▶ Available data
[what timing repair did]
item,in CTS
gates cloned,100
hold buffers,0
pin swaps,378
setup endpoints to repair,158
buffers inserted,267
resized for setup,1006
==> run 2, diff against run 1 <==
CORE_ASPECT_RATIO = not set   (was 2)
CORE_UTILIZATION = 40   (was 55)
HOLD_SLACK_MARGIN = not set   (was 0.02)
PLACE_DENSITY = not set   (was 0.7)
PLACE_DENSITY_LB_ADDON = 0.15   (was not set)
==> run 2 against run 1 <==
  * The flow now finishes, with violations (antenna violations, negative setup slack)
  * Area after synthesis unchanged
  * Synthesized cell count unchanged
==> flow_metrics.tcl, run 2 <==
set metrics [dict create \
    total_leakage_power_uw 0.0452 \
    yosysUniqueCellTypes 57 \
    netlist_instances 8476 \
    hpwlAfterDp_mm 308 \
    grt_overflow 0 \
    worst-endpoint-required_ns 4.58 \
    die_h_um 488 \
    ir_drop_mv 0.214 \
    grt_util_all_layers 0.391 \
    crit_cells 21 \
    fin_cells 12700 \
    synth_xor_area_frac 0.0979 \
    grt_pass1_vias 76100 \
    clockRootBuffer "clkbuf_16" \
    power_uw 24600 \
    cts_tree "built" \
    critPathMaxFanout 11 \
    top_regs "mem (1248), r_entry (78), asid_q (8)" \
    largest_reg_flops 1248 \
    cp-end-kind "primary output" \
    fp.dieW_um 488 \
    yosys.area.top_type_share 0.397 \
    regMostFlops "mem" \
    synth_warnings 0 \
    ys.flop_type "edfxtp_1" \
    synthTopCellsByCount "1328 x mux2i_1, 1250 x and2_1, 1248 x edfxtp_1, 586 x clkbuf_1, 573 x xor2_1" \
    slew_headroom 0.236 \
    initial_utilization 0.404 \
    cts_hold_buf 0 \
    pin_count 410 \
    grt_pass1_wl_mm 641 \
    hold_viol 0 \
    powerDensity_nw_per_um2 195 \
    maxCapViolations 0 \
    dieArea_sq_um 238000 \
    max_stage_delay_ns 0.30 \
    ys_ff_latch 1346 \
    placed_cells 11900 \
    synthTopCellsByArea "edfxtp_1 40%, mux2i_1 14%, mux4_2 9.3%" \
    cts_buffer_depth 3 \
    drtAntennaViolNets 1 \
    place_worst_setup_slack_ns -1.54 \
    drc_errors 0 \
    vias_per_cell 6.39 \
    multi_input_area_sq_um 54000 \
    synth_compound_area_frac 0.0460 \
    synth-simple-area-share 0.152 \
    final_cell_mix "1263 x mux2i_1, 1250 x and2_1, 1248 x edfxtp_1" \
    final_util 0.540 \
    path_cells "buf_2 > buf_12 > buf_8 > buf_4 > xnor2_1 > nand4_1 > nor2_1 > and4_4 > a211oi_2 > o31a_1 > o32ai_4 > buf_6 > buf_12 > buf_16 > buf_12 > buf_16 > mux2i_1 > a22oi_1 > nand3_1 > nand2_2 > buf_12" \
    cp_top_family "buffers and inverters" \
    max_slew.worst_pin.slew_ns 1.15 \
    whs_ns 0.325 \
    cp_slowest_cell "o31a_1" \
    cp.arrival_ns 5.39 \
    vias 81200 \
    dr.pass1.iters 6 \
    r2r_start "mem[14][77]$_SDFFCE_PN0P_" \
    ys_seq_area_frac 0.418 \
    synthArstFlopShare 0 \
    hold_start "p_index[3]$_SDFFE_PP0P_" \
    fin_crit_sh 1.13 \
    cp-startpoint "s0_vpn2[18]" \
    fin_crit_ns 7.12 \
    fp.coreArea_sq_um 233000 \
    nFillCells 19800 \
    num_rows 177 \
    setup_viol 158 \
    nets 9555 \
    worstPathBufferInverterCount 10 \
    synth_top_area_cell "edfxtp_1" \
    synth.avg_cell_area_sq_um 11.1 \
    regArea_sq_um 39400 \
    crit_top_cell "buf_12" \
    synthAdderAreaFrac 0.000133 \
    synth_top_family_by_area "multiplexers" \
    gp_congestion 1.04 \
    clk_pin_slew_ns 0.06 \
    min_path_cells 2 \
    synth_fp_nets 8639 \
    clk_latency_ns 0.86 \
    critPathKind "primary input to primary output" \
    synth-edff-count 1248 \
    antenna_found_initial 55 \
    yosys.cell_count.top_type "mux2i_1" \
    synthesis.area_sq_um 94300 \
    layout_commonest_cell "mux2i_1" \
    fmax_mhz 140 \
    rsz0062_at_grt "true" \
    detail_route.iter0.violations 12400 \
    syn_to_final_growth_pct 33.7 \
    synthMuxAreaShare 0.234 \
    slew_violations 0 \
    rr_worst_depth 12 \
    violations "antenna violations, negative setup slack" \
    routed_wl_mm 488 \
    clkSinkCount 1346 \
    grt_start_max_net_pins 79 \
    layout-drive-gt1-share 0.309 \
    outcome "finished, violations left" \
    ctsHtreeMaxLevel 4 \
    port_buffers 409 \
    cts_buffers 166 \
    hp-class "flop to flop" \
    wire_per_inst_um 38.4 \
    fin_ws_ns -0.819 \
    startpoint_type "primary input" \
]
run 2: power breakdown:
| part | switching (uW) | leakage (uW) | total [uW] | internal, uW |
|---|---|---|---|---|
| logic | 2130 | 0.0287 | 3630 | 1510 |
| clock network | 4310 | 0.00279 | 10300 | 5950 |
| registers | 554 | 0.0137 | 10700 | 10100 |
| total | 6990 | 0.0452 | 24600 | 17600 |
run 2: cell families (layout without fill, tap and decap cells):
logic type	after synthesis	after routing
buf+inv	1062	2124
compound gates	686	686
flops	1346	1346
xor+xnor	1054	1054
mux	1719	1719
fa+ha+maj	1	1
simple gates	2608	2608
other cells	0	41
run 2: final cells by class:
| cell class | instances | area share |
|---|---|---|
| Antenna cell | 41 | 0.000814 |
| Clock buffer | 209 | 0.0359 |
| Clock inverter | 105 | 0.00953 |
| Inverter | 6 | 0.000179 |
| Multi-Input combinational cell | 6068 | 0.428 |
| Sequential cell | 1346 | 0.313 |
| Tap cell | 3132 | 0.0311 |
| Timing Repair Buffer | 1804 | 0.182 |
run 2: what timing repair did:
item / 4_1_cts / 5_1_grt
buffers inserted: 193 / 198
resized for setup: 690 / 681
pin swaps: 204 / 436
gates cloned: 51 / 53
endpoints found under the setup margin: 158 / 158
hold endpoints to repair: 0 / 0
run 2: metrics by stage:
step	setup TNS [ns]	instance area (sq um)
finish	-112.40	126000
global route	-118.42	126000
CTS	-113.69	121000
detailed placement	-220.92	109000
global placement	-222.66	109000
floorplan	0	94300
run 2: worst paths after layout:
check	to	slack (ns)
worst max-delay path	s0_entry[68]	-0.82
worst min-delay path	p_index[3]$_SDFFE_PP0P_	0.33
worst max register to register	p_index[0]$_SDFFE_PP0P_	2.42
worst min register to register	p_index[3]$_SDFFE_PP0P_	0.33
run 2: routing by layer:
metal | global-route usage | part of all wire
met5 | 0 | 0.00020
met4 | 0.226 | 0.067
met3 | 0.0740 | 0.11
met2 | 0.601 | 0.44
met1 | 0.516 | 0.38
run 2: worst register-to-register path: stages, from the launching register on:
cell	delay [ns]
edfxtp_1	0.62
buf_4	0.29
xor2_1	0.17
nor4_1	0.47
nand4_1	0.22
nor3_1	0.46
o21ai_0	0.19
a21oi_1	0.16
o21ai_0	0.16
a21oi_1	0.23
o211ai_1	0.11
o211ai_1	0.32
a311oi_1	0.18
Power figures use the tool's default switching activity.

...

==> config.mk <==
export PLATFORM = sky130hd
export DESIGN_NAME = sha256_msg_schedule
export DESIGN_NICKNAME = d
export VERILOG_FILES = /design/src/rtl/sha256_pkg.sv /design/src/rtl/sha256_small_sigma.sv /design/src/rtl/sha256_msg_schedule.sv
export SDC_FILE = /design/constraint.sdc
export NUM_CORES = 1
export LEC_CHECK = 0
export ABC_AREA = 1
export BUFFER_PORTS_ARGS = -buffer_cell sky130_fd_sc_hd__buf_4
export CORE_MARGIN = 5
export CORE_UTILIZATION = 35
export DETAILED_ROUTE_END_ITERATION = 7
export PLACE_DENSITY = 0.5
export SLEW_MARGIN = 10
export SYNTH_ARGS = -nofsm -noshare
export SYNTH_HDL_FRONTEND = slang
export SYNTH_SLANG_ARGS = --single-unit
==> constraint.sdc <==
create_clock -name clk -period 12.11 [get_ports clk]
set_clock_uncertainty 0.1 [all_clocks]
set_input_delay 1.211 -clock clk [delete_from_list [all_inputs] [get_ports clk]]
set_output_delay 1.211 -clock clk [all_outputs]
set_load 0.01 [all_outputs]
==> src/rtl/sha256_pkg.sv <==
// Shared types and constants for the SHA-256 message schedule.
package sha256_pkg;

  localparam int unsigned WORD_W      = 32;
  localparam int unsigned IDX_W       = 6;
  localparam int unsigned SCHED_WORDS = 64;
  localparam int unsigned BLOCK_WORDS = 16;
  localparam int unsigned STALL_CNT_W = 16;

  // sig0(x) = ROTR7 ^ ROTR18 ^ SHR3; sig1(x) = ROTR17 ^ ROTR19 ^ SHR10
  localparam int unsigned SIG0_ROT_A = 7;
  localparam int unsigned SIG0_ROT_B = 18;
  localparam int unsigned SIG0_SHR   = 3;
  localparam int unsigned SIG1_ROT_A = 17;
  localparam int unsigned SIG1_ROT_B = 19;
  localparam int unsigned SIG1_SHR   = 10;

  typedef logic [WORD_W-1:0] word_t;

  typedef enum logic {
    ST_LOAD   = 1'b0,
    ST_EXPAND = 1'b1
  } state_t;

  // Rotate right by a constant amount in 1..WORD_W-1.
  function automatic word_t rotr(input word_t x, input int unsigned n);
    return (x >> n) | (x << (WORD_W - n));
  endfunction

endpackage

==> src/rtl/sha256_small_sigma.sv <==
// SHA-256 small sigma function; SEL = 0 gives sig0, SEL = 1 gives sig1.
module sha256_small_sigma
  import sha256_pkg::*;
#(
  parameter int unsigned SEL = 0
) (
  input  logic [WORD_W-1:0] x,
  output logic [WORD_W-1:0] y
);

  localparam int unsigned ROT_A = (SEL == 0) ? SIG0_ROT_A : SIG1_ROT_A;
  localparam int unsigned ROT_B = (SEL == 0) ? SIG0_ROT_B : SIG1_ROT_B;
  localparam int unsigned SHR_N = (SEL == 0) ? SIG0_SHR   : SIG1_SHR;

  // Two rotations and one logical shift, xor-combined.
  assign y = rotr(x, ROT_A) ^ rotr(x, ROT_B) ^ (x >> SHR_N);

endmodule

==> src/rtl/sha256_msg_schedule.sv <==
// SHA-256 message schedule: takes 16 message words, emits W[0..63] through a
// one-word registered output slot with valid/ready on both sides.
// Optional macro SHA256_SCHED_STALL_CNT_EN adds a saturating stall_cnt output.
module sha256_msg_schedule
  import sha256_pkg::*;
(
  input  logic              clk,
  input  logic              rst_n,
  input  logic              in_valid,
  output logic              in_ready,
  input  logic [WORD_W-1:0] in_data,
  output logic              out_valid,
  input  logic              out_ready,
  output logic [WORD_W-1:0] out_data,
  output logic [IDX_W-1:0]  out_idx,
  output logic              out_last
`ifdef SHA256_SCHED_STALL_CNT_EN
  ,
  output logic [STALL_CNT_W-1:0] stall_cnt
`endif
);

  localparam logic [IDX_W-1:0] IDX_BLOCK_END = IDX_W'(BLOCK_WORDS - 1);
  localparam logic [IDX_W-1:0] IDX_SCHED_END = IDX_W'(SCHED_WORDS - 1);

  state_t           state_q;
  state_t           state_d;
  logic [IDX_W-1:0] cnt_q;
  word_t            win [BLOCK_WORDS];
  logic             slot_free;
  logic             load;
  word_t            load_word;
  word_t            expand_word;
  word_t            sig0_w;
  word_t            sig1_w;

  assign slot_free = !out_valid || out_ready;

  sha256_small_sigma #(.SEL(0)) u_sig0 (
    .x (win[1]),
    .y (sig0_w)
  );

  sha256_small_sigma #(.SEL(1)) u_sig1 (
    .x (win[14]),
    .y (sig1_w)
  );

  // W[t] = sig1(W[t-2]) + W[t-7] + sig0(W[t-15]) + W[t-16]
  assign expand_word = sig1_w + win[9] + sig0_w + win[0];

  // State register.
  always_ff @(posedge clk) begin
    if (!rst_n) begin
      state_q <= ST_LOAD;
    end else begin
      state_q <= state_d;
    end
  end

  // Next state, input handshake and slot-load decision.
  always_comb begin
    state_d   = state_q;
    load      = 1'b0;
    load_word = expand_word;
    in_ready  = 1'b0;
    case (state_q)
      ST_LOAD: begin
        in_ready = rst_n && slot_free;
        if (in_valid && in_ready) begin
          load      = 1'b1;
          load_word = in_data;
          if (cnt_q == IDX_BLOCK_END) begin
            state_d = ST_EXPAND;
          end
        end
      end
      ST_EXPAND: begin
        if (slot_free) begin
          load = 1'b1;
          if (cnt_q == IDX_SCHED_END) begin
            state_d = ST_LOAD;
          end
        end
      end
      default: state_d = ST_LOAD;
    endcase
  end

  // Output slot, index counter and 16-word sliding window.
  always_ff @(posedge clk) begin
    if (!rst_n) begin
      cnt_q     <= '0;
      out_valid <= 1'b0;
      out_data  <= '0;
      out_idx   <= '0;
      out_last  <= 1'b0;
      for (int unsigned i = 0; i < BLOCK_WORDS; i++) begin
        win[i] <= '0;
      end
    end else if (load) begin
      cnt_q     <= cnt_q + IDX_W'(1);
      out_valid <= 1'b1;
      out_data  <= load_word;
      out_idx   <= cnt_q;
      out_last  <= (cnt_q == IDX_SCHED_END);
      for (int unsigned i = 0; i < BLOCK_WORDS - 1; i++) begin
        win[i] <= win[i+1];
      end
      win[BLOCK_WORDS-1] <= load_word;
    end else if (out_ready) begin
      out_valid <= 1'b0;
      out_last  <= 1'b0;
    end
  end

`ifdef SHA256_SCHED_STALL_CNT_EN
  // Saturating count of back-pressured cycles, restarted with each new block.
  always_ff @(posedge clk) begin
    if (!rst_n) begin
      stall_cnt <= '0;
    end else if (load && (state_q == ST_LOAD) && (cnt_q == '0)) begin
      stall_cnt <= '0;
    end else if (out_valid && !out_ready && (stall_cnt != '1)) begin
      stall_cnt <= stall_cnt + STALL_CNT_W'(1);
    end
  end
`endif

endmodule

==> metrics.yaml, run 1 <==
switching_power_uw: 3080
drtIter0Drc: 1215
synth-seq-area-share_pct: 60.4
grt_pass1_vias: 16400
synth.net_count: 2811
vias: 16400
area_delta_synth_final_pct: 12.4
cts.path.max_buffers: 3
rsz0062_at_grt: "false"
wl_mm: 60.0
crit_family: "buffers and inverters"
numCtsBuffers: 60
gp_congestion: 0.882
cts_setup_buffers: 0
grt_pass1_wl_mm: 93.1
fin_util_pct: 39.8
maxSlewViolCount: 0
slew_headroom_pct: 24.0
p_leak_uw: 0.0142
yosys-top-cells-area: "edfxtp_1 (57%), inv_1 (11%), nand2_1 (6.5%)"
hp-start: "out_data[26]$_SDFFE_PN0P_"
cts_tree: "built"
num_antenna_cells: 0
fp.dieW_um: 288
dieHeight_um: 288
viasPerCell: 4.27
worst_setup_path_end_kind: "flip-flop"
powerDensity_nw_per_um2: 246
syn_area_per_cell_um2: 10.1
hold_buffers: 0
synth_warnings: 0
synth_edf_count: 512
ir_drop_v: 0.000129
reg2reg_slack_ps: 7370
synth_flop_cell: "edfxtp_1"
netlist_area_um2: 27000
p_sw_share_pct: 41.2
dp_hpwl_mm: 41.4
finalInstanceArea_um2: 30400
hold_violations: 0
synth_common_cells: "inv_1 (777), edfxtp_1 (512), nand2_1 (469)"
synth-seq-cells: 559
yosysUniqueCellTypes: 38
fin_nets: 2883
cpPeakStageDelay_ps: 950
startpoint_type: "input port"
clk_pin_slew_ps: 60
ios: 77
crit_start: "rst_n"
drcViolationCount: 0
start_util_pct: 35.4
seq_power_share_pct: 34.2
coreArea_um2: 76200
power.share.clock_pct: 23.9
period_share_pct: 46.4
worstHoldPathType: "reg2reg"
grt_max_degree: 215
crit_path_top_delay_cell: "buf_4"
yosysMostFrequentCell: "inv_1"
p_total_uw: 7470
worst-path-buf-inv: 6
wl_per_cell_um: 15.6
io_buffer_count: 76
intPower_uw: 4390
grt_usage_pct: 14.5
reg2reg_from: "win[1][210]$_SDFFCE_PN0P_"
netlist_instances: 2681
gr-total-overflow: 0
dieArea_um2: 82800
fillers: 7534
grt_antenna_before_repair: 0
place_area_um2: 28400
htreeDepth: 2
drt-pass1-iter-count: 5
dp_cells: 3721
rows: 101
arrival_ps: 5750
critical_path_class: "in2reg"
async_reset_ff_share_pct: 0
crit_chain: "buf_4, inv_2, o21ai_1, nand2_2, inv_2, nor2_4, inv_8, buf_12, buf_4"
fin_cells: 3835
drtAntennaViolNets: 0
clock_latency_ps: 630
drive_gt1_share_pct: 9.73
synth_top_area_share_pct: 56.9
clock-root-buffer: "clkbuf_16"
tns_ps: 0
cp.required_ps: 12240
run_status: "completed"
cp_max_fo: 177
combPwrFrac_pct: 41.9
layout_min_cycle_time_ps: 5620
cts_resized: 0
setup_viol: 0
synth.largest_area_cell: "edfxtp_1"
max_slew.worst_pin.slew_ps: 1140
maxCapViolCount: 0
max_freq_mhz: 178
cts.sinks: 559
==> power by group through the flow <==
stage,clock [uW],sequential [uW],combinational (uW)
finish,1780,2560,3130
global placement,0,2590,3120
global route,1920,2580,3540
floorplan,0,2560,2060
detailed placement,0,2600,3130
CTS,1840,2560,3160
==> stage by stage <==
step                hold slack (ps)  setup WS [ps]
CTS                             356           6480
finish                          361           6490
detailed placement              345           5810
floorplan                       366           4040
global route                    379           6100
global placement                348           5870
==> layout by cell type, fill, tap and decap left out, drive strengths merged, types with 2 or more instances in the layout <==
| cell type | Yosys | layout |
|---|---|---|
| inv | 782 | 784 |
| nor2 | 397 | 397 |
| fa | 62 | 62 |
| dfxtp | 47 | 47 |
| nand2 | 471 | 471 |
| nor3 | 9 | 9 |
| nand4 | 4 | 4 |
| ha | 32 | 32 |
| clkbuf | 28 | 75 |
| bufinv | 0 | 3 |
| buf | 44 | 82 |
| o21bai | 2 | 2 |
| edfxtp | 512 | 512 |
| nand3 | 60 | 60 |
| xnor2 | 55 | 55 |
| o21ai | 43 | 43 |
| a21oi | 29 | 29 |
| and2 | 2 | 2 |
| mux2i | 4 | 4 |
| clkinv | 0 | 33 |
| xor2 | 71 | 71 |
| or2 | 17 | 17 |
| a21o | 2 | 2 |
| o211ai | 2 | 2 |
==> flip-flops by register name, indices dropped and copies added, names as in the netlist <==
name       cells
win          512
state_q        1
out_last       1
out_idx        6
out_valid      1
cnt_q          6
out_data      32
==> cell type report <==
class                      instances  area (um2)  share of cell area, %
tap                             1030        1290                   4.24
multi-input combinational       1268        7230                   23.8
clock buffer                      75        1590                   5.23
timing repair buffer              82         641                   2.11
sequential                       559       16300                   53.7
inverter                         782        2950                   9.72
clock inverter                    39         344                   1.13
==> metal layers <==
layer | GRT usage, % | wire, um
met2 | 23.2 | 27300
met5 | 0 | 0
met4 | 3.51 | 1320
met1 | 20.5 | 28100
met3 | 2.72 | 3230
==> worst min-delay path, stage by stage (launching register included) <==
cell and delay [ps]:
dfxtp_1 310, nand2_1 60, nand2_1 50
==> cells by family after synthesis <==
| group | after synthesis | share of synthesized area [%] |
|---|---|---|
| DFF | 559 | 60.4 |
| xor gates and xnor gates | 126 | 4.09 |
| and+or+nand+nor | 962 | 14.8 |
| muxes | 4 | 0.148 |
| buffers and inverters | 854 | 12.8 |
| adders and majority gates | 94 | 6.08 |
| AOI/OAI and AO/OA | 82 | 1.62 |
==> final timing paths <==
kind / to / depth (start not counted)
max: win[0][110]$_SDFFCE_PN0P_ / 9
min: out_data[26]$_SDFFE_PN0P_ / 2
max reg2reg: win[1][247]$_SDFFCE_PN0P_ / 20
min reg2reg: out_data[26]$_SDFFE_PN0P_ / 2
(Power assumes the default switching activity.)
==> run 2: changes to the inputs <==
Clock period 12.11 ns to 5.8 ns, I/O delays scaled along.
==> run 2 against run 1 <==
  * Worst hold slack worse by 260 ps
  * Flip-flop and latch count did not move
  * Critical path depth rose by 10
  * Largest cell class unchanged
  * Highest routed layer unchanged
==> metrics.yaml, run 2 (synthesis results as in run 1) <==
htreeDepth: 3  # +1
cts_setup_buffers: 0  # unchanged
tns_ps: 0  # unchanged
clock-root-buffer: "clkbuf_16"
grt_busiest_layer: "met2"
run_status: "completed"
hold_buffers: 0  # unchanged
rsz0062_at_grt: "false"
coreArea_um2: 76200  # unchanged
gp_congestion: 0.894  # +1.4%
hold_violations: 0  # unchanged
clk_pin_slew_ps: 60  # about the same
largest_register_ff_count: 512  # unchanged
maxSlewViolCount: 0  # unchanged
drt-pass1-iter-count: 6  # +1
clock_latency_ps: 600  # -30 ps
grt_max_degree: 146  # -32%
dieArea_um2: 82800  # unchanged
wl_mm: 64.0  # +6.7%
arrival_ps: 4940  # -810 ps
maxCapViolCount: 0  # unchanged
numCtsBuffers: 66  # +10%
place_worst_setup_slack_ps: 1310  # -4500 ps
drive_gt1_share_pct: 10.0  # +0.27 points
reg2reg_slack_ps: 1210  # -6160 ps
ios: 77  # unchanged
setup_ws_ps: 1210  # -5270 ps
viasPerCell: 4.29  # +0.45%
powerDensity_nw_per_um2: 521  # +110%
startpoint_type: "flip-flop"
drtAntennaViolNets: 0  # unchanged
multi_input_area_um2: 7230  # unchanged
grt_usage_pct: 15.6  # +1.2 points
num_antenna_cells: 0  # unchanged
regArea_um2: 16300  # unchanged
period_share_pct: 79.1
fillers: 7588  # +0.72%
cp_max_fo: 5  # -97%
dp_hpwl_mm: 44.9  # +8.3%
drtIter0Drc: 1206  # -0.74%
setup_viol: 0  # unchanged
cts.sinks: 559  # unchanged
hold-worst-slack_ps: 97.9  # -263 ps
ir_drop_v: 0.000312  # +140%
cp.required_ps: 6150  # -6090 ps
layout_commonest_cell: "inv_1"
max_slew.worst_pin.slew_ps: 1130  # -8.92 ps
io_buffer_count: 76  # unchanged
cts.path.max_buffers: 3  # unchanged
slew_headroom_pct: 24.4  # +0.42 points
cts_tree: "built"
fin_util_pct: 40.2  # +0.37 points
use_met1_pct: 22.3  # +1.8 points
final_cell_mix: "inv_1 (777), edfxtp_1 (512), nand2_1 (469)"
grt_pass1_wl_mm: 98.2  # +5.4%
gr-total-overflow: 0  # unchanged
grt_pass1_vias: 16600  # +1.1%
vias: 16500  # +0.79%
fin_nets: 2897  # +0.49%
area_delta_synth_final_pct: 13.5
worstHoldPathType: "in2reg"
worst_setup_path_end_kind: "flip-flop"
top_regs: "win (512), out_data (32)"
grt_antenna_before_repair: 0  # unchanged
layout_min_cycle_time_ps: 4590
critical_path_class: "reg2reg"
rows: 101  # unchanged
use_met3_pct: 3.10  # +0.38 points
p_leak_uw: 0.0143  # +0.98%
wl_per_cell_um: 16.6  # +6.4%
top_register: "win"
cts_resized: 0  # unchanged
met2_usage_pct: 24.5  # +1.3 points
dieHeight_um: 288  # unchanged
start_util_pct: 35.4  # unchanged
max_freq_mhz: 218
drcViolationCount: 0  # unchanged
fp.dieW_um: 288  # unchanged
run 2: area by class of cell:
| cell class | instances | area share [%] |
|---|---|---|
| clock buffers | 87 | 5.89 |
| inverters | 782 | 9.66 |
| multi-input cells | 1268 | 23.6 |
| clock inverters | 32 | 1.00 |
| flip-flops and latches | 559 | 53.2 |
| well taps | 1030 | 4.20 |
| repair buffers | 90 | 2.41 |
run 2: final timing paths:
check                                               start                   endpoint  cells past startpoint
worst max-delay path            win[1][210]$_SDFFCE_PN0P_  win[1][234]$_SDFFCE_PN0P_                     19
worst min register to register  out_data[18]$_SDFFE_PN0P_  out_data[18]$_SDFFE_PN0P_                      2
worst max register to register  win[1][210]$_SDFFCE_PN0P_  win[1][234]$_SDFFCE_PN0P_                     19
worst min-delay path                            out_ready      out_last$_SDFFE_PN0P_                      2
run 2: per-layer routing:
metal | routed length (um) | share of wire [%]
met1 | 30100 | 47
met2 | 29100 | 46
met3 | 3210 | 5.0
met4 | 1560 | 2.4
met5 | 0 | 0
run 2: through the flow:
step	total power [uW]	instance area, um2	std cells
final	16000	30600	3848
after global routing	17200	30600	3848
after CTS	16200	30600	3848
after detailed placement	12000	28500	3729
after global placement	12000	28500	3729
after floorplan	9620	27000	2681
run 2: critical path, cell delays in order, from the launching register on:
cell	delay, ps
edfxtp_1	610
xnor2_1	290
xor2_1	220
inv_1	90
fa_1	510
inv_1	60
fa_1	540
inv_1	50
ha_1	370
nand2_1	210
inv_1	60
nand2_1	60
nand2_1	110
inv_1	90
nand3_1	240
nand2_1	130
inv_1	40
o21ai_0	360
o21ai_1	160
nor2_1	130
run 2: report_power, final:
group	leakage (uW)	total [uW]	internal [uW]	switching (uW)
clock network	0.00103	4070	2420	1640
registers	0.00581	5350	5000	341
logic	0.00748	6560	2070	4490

▶ What is required
List every line in the records above that contains the word "endpoints".

▶ Solution to the problem
setup endpoints to repair,158
endpoints found under the setup margin: 158 / 158
hold endpoints to repair: 0 / 0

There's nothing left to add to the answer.